Task instructions:
Word for word, set down every line of the entries below from the line with "layout cells sized above 1 - 0.120 (-0.0217)" to the line with "clock sink count - 2295 (+3.0%)", including both, and no other line.

Source records:

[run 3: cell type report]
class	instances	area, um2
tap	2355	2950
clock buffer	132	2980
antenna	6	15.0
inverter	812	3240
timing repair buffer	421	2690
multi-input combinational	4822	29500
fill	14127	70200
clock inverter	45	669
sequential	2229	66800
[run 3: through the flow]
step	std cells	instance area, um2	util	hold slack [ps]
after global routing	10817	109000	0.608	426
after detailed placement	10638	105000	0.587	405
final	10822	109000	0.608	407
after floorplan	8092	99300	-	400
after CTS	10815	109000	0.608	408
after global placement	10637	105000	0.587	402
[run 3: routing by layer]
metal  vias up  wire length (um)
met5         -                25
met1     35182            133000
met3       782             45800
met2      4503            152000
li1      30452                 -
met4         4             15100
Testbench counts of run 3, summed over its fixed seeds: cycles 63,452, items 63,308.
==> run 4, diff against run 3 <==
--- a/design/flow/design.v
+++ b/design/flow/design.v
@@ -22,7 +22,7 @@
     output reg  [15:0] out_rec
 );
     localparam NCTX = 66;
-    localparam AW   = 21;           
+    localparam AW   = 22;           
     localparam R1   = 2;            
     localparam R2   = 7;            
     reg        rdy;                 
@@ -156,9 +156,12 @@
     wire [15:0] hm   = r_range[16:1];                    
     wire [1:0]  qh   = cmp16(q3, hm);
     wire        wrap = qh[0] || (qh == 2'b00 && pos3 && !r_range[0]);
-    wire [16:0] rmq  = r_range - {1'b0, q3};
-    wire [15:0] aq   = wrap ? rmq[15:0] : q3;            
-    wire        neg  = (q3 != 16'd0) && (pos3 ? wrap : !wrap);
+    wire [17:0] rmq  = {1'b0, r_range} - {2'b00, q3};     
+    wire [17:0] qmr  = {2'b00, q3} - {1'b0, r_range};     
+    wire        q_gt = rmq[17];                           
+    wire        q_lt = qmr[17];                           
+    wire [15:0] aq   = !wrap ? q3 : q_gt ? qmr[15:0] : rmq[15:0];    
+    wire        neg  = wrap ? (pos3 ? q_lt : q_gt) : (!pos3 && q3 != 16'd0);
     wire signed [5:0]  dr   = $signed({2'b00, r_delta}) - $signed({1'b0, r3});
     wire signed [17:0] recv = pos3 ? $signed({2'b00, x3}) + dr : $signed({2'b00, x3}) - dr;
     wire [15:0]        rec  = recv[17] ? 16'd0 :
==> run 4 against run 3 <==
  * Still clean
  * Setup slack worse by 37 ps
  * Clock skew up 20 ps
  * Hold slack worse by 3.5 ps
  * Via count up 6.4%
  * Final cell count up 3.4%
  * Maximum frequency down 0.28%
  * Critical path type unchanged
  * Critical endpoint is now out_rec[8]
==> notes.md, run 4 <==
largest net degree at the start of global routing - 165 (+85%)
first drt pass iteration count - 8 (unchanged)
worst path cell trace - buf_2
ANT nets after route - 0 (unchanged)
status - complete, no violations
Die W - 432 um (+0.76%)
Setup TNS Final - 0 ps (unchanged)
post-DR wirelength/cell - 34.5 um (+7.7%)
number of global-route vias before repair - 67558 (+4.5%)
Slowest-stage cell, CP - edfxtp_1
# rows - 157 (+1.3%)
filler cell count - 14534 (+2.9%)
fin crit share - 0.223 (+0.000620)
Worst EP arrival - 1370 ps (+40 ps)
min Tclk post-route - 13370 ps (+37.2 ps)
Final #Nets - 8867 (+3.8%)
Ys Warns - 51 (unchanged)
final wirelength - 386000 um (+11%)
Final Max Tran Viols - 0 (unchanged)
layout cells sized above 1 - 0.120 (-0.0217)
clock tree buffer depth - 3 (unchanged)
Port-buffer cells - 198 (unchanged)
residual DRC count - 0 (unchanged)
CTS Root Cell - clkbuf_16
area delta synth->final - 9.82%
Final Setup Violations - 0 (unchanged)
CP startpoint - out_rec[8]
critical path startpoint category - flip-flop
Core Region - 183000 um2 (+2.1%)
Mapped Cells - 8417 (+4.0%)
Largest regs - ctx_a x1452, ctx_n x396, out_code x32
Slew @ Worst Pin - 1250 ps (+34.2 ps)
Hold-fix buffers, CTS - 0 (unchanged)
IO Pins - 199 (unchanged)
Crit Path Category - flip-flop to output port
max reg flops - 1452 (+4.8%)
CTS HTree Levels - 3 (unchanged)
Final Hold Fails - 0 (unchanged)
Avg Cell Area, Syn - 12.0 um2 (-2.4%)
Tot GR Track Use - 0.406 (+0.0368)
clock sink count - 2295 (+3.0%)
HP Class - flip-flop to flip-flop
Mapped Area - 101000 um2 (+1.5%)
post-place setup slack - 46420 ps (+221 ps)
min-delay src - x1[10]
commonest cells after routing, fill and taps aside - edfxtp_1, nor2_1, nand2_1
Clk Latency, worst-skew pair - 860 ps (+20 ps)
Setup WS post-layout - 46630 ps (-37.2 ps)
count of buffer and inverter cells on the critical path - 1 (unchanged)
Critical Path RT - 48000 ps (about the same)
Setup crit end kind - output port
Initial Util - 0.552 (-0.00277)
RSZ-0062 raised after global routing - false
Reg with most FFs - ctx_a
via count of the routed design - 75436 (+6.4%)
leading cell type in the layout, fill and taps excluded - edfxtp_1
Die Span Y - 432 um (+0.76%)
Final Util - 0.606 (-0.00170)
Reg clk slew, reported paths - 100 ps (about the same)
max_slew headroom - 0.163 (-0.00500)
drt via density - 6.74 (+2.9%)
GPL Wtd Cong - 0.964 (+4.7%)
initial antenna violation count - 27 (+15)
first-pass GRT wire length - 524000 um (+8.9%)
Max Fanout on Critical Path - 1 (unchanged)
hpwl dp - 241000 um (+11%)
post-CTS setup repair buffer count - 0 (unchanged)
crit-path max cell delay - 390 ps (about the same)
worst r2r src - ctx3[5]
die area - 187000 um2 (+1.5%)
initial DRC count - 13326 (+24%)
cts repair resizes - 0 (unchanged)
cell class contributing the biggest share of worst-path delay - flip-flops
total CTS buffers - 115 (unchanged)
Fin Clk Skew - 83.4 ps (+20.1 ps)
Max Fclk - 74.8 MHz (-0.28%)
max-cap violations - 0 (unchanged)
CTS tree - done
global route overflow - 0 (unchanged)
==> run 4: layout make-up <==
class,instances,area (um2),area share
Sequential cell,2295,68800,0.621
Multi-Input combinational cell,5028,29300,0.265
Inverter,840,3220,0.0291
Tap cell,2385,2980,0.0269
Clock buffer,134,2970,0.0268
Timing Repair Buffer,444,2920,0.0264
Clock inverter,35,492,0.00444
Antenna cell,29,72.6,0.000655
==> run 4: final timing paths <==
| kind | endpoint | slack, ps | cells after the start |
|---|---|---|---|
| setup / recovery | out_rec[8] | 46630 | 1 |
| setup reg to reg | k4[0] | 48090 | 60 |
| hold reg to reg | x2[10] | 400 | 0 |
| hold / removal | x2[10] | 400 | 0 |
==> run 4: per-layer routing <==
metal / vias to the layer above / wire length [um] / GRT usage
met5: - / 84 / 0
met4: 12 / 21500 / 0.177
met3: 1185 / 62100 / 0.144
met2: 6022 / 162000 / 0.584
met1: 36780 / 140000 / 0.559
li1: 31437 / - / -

Final answer:
layout cells sized above 1 - 0.120 (-0.0217)
clock tree buffer depth - 3 (unchanged)
Port-buffer cells - 198 (unchanged)
residual DRC count - 0 (unchanged)
CTS Root Cell - clkbuf_16
area delta synth->final - 9.82%
Final Setup Violations - 0 (unchanged)
CP startpoint - out_rec[8]
critical path startpoint category - flip-flop
Core Region - 183000 um2 (+2.1%)
Mapped Cells - 8417 (+4.0%)
Largest regs - ctx_a x1452, ctx_n x396, out_code x32
Slew @ Worst Pin - 1250 ps (+34.2 ps)
Hold-fix buffers, CTS - 0 (unchanged)
IO Pins - 199 (unchanged)
Crit Path Category - flip-flop to output port
max reg flops - 1452 (+4.8%)
CTS HTree Levels - 3 (unchanged)
Final Hold Fails - 0 (unchanged)
Avg Cell Area, Syn - 12.0 um2 (-2.4%)
Tot GR Track Use - 0.406 (+0.0368)
clock sink count - 2295 (+3.0%)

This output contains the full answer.